= Safwan ibn Muattal =

Companion of Muhhamad

Ṣafwān ibn al-Muʿaṭṭal al-Sulamī (صفوان بن المعطل السلمي; d. 638 or 679) was a sahabi (companion) of the Islamic prophet Muhammad and an Arab commander in the Muslim conquests. He was one of the first members of the Banu Sulaym to embrace Islam. He was accused, allegedly by the poet Abd-Allah ibn Ubayy, of having an affair with Muhammad's wife Aisha after the two became separated from a Medina-bound caravan. Later, Safwan became a commander and moved from Medina to Basra during the Muslim conquest of that region. Afterward, he took part in the military campaigns against the Byzantines in al-Jazira (Upper Mesopotamia) and Armenia, where he is said to have been slain. However, other reports mention that he died decades later as governor of Armenia.

==Life==
===Early life===
Safwan ibn al-Mu'attal belonged to the Dhakwan clan of the large Banu Sulaym tribe. His year of birth is not recorded in the sources. Most of the Sulaym inhabited the al-Harrah region and many members of the Dhakwan lived in the city of Mecca where they maintained close ties with the Quraysh; Safwan was an exception among the Dhakwan and lived in Medina. He converted to Islam just prior to Muhammad's expedition to the al-Muraysi well in 627.

Safwan became the subject of a controversy following the expedition when he and Muhammad's wife Aisha became separated from the caravan returning to Medina. Rumors circulated that they had an illicit affair, but the allegations turned out to be false. Safwan blamed the well-known Arab poet Hassan ibn Thabit for spreading the rumor and is said to have struck him in the head with a sword out of anger. Hassan complained to Muhammad, who compensated him either by offering Hassan an Egyptian bride or a piece of land; in return, Sa'd ibn Ubadah, a prominent Muslim from Medina, made Hassan relinquish his demand for retribution against Safwan, who was essentially unpunished for his action. Historian Gautier H. A. Juynboll asserts that the veracity of the stories surrounding the alleged incident between Safwan, Aisha and Hassan ibn Thabit are "hard to establish; they may be no more than background embellishments of Safwan's role in the affair, assuming then that the tale is historically tenable".
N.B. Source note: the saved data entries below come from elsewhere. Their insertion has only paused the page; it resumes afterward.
What follows belongs to an exercise in optimizing a design on an open flow for small area; a production flow would make more cautious choices. The RTL was checked by simulation tests, not by an equivalence proof against the original design. Power figures rest on the tool's default switching activity, not on a simulated workload.

Design AluREG, start of the top module:
module AluREG (
   input  wire       cp2,
   input  wire       cp2en,
   input  wire       ireset,
   input  wire [4:0] reg_rd_adr,
   input  wire [4:0] reg_rr_adr,
   input  wire       reg_rd_wr,
   input  wire [7:0] sreg_fl_wr_en,
   input  wire       idc_add,
   input  wire       idc_adc,
   input  wire       idc_adiw,
   input  wire       idc_sub,
   input  wire       idc_subi,
   input  wire       idc_sbc,
   input  wire       idc_sbci,
   input  wire       idc_sbiw,
   input  wire       adiw_st,
   input  wire       sbiw_st,
   input  wire       idc_and,
   input  wire       idc_andi,
   input  wire       idc_or,
   input  wire       idc_ori,
   input  wire       idc_eor,
   input  wire       idc_com,
   input  wire       idc_neg,
   input  wire       idc_inc,
   input  wire       idc_dec,
   input  wire       idc_cp,
   input  wire       idc_cpc,
   input  wire       idc_cpi,
   input  wire       idc_cpse,
   input  wire       idc_lsr,
   input  wire       idc_ror,
   input  wire       idc_asr,
   input  wire       idc_swap,
   input  wire       mc,
   input  wire       mz,
   output wire [7:0] alu_data_out,
   output wire [7:0] sreg_out
);
Size: about 870 cells after synthesis, roughly 300 flip-flops, ~67 I/O pins, ~0.013 mm2 of cells after synthesis.
==> module reg_file, before the edit <==
module reg_file (
   input  wire       cp2,
   input  wire       cp2en,
   input  wire       ireset,
   input  wire [7:0] reg_rd_in,
   input  wire [4:0] reg_rd_adr,
   input  wire       reg_rd_wr,
   output wire [7:0] reg_rd_out,
   input  wire [4:0] reg_rr_adr,
   input  wire       rr_en,
   output wire [7:0] reg_rr_out
);
   reg  [255:0] gprf;
   reg  [31:0]  valid;
   wire [31:0]  we, rd_sel, rr_sel;
   wire [3:0] rd_lo, rd_lo_n, rr_lo;
   wire [7:0] rd_hi, wr_hi_n, rr_hi;
   rf_pre2    rd_pre_lo  (.a(reg_rd_adr[1:0]), .y(rd_lo));
   rf_pre2_n  rd_pre_lon (.a(reg_rd_adr[1:0]), .y_n(rd_lo_n));
   rf_pre3    rd_pre_hi  (.a(reg_rd_adr[4:2]), .y(rd_hi));
   rf_pre3e_n wr_pre_hin (.a(reg_rd_adr[4:2]), .en(cp2en & reg_rd_wr), .y_n(wr_hi_n));
   rf_pre2    rr_pre_lo  (.a(reg_rr_adr[1:0]), .y(rr_lo));
   rf_pre3e   rr_pre_hi  (.a(reg_rr_adr[4:2]), .en(rr_en), .y(rr_hi));
   rf_rd_mux  rd_mux (.data(gprf), .sel(rd_sel), .q(reg_rd_out));
   rf_rd_mux  rr_mux (.data(gprf), .sel(rr_sel), .q(reg_rr_out));
   genvar g;
   generate
      for (g = 0; g < 32; g = g + 1) begin : gpr
         rf_nor2 we_g (.a(rd_lo_n[g % 4]), .b(wr_hi_n[g / 4]), .y(we[g]));
         rf_and3 rd_g (.a(rd_lo[g % 4]), .b(rd_hi[g / 4]), .c(valid[g]), .y(rd_sel[g]));
         rf_and3 rr_g (.a(rr_lo[g % 4]), .b(rr_hi[g / 4]), .c(valid[g]), .y(rr_sel[g]));
         always @(posedge cp2 or negedge ireset)
            if (!ireset)
               valid[g] <= 1'b0;
            else if (we[g])
               valid[g] <= 1'b1;
         always @(posedge cp2)
            if (we[g])
               gprf[g*8 +: 8] <= reg_rd_in;
      end
   endgenerate
endmodule  
==> module rf_pre2_n, before the edit <==
module rf_pre2_n (input wire [1:0] a, output wire [3:0] y_n);
   assign y_n = ~{a[1] & a[0], a[1] & ~a[0], ~a[1] & a[0], ~a[1] & ~a[0]};
endmodule
==> module rf_pre3e_n, before the edit <==
module rf_pre3e_n (input wire [2:0] a, input wire en, output wire [7:0] y_n);
   genvar k;
   generate
      for (k = 0; k < 8; k = k + 1) begin : d
         assign y_n[k] = ~(en & (a == k));
      end
   endgenerate
endmodule
==> module rf_nor2, before the edit <==
module rf_nor2 (input wire a, b, output wire y);
   assign y = ~(a | b);
endmodule
Settings: LEC_CHECK=0, CAP_MARGIN=20, CORE_MARGIN=2, CORE_UTILIZATION=50, CTS_BUF_LIST=sky130_fd_sc_hd__clkbuf_16, CTS_CLUSTER_DIAMETER=80, CTS_CLUSTER_SIZE=20, SETUP_SLACK_MARGIN=0.1, SLEW_MARGIN=20, SYNTH_HIERARCHICAL=1; clock period 7.2 ns.
standard.sh (not shown) runs the stock make flow with config.mk's settings and CLKGATE_MAP_FILE= SYNTH_SCRIPT=/design/flow/synth_recipe.tcl, a recipe that flattens the netlist after the stock synthesis.
==> flow/flow/run.sh <==
#!/bin/bash
# Standard ORFS layout (standard.sh) with two changes:
#  - ports are buffered with buf_2 instead of the default delay-cell buffer;
#  - clock tree synthesis without dummy loads.
# make's full output goes to run_make.log in the work folder; ORFS writes each
# step's log under orfs/logs/.
set -euo pipefail
bash standard.sh \
  "BUFFER_PORTS_ARGS=-buffer_cell sky130_fd_sc_hd__buf_2" \
  "CTS_ARGS=-sink_clustering_enable -repair_clock_nets -dont_use_dummy_load -sink_clustering_size 20 -sink_clustering_max_diameter 80 -buf_list sky130_fd_sc_hd__clkbuf_16" \
  finish > run_make.log 2>&1
The starting point ran to the end with no violations.
Next try:
--- a/flow/design.v
+++ b/flow/design.v
@@ -122,19 +122,20 @@
    reg  [255:0] gprf;
    reg  [31:0]  valid;
-   wire [31:0]  we, rd_sel, rr_sel;
-   wire [3:0] rd_lo, rd_lo_n, rr_lo;
-   wire [7:0] rd_hi, wr_hi_n, rr_hi;
+   wire [31:0]  we_n, rd_sel, rr_sel;
+   wire [3:0] rd_lo, rr_lo;
+   wire [7:0] rd_hi, wr_hi, rr_hi;
    rf_pre2    rd_pre_lo  (.a(reg_rd_adr[1:0]), .y(rd_lo));
-   rf_pre2_n  rd_pre_lon (.a(reg_rd_adr[1:0]), .y_n(rd_lo_n));
    rf_pre3    rd_pre_hi  (.a(reg_rd_adr[4:2]), .y(rd_hi));
-   rf_pre3e_n wr_pre_hin (.a(reg_rd_adr[4:2]), .en(cp2en & reg_rd_wr), .y_n(wr_hi_n));
+   rf_pre3e   wr_pre_hi  (.a(reg_rd_adr[4:2]), .en(cp2en & reg_rd_wr), .y(wr_hi));
    rf_pre2    rr_pre_lo  (.a(reg_rr_adr[1:0]), .y(rr_lo));
    rf_pre3e   rr_pre_hi  (.a(reg_rr_adr[4:2]), .en(rr_en), .y(rr_hi));
    rf_rd_mux  rd_mux (.data(gprf), .sel(rd_sel), .q(reg_rd_out));
    rf_rd_mux  rr_mux (.data(gprf), .sel(rr_sel), .q(reg_rr_out));
-   genvar g;
+   wire [255:0] gprf_d;
+   wire [7:0]   din_n = ~reg_rd_in;
+   genvar g, b;
    generate
       for (g = 0; g < 32; g = g + 1) begin : gpr
-         rf_nor2 we_g (.a(rd_lo_n[g % 4]), .b(wr_hi_n[g / 4]), .y(we[g]));
+         rf_nand2 we_g (.a(rd_lo[g % 4]), .b(wr_hi[g / 4]), .y(we_n[g]));
          rf_and3 rd_g (.a(rd_lo[g % 4]), .b(rd_hi[g / 4]), .c(valid[g]), .y(rd_sel[g]));
          rf_and3 rr_g (.a(rr_lo[g % 4]), .b(rr_hi[g / 4]), .c(valid[g]), .y(rr_sel[g]));
@@ -142,9 +143,13 @@
             if (!ireset)
                valid[g] <= 1'b0;
-            else if (we[g])
+            else if (!we_n[g])
                valid[g] <= 1'b1;
+         for (b = 0; b < 8; b = b + 1) begin : bit_
+            wire hold_n;
+            rf_nand2 h_g (.a(gprf[g*8+b]), .b(we_n[g]), .y(hold_n));
+            rf_o21ai d_g (.a1(we_n[g]), .a2(din_n[b]), .b1(hold_n), .y(gprf_d[g*8+b]));
+         end
          always @(posedge cp2)
-            if (we[g])
-               gprf[g*8 +: 8] <= reg_rd_in;
+            gprf[g*8 +: 8] <= gprf_d[g*8 +: 8];
       end
    endgenerate
@@ -153,7 +158,4 @@
    assign y = {a[1] & a[0], a[1] & ~a[0], ~a[1] & a[0], ~a[1] & ~a[0]};
 endmodule
-module rf_pre2_n (input wire [1:0] a, output wire [3:0] y_n);
-   assign y_n = ~{a[1] & a[0], a[1] & ~a[0], ~a[1] & a[0], ~a[1] & ~a[0]};
-endmodule
 module rf_pre3 (input wire [2:0] a, output wire [7:0] y);
    genvar k;
@@ -172,12 +174,4 @@
    endgenerate
 endmodule
-module rf_pre3e_n (input wire [2:0] a, input wire en, output wire [7:0] y_n);
-   genvar k;
-   generate
-      for (k = 0; k < 8; k = k + 1) begin : d
-         assign y_n[k] = ~(en & (a == k));
-      end
-   endgenerate
-endmodule
 module rf_rd_mux (
    input  wire [255:0] data,
@@ -221,6 +215,9 @@
    assign y = a & b & c;
 endmodule
-module rf_nor2 (input wire a, b, output wire y);
-   assign y = ~(a | b);
+module rf_o21ai (input wire a1, a2, b1, output wire y);
+   assign y = ~((a1 | a2) & b1);
+endmodule
+module rf_nand2 (input wire a, b, output wire y);
+   assign y = ~(a & b);
 endmodule
 `timescale 1 ns / 1 ns
=> The changed run produced a clean layout. Worst hold slack got worse by 0.0055 ns. Register-to-register slack improved by 0.23 ns. Setup slack improved by 0.085 ns. Via count climbs by 21%. Count of clock-buffer cells in the layout stays the same. Final area drops by 2.6%. Power climbs by 17%. Critical path depth drops by 1. Cell count climbs by 38%. Routed wire length climbs by 2.5%. Die area drops by 2.2%.

## what the ideal ports hide
How much do the figures lean on ideal ports? The routed layouts below were timed once more, with nothing changed but the port constraints.
Step 1: set_driving_cell puts a clkbuf_16 on cp2 and a buf_2 on each other input, an assumption about the parent block.
Step 2 moves the port delays by t, midway between the first and last clock arrival at a register: inputs arrive t later, outputs are due t later. That takes back most of the time a late clock gives input paths.
Slacks: no drivers / after step 1 / after step 2; pairs: no drivers / after step 1.
| run | t, ns | setup slack, ns | hold WS [ns] |
|---|---|---|---|
| the first run | 0.564 | 0.132 / 0.109 / 0.109 | 0.481 / 0.481 / 0.481 |
| the second run | 0.560 | 0.218 / 0.198 / 0.198 | 0.475 / 0.475 / 0.475 |
After both steps setup and hold are still met in every run listed. For the first run, which loses most, drivers alone change the setup slack by -0.023 ns; drivers and shift together by -0.023 ns.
===Commander in Jazira and Armenia===
After the Muslim conquest of Iraq, Safwan settled in the Arab military colony at Basra, in a neighborhood near the old market center of Mirbad. He became a commander in the Muslim conquests of al-Jazira (Upper Mesopotamia). According to Muslim historian al-Waqidi, in 639, Safwan commanded the left wing of Iyad ibn Ghanm's 5,000-strong army during the launch of a campaign to conquer al-Jazira; al-Waqidi further states that Khalid ibn al-Walid was part of Safwan's left wing, though other reports contradict this claim. When Iyad reached Harran, he dispatched Safwan and Habib ibn Maslama al-Fihri to subdue Samosata; after Safwan and Maslama captured several villages and forts in Samosata's vicinity, the townspeople negotiated terms of surrender with the Muslims guaranteeing their personal safety and no harm to their properties in exchange for a head tax and recognition of Muslim rule.

When Uthman became caliph in 644 he made Mu'awiyah governor of all Syria, Jazira and the frontier areas of these provinces. Uthman directed Mu'awiyah to continue the conquest of Shimshat in Armenia, a task which he delegated to Safwan and Habib ibn Maslama. The latter two camped around the city for a few days and forced its surrender under terms similar to the capitulation of Samosata; other reports mention that Mu'awiyah himself led this campaign with Safwan and Habib acting as lieutenants. In either case, Mu'awiyah appointed Safwan governor of Shimshat.

Later, Habib made a failed attempt to capture the Armenian fortress of Kamacha (Hisn Kamkh) from its Byzantine defenders; Safwan likewise failed in a subsequent assault against the fortress. However, in 678/79, Safwan's forces finally subdued Kamacha; a fellow member of the Sulaymi Dhakwan clan, Umayr ibn al-Hubab, played an integral role in Kamacha's capitulation. Reports vary widely regarding Safwan's year of death, with one mentioning that he died fighting in Armenia in 638, and other sources, including al-Waqidi, claiming that he died as governor of Armenia in 678/79.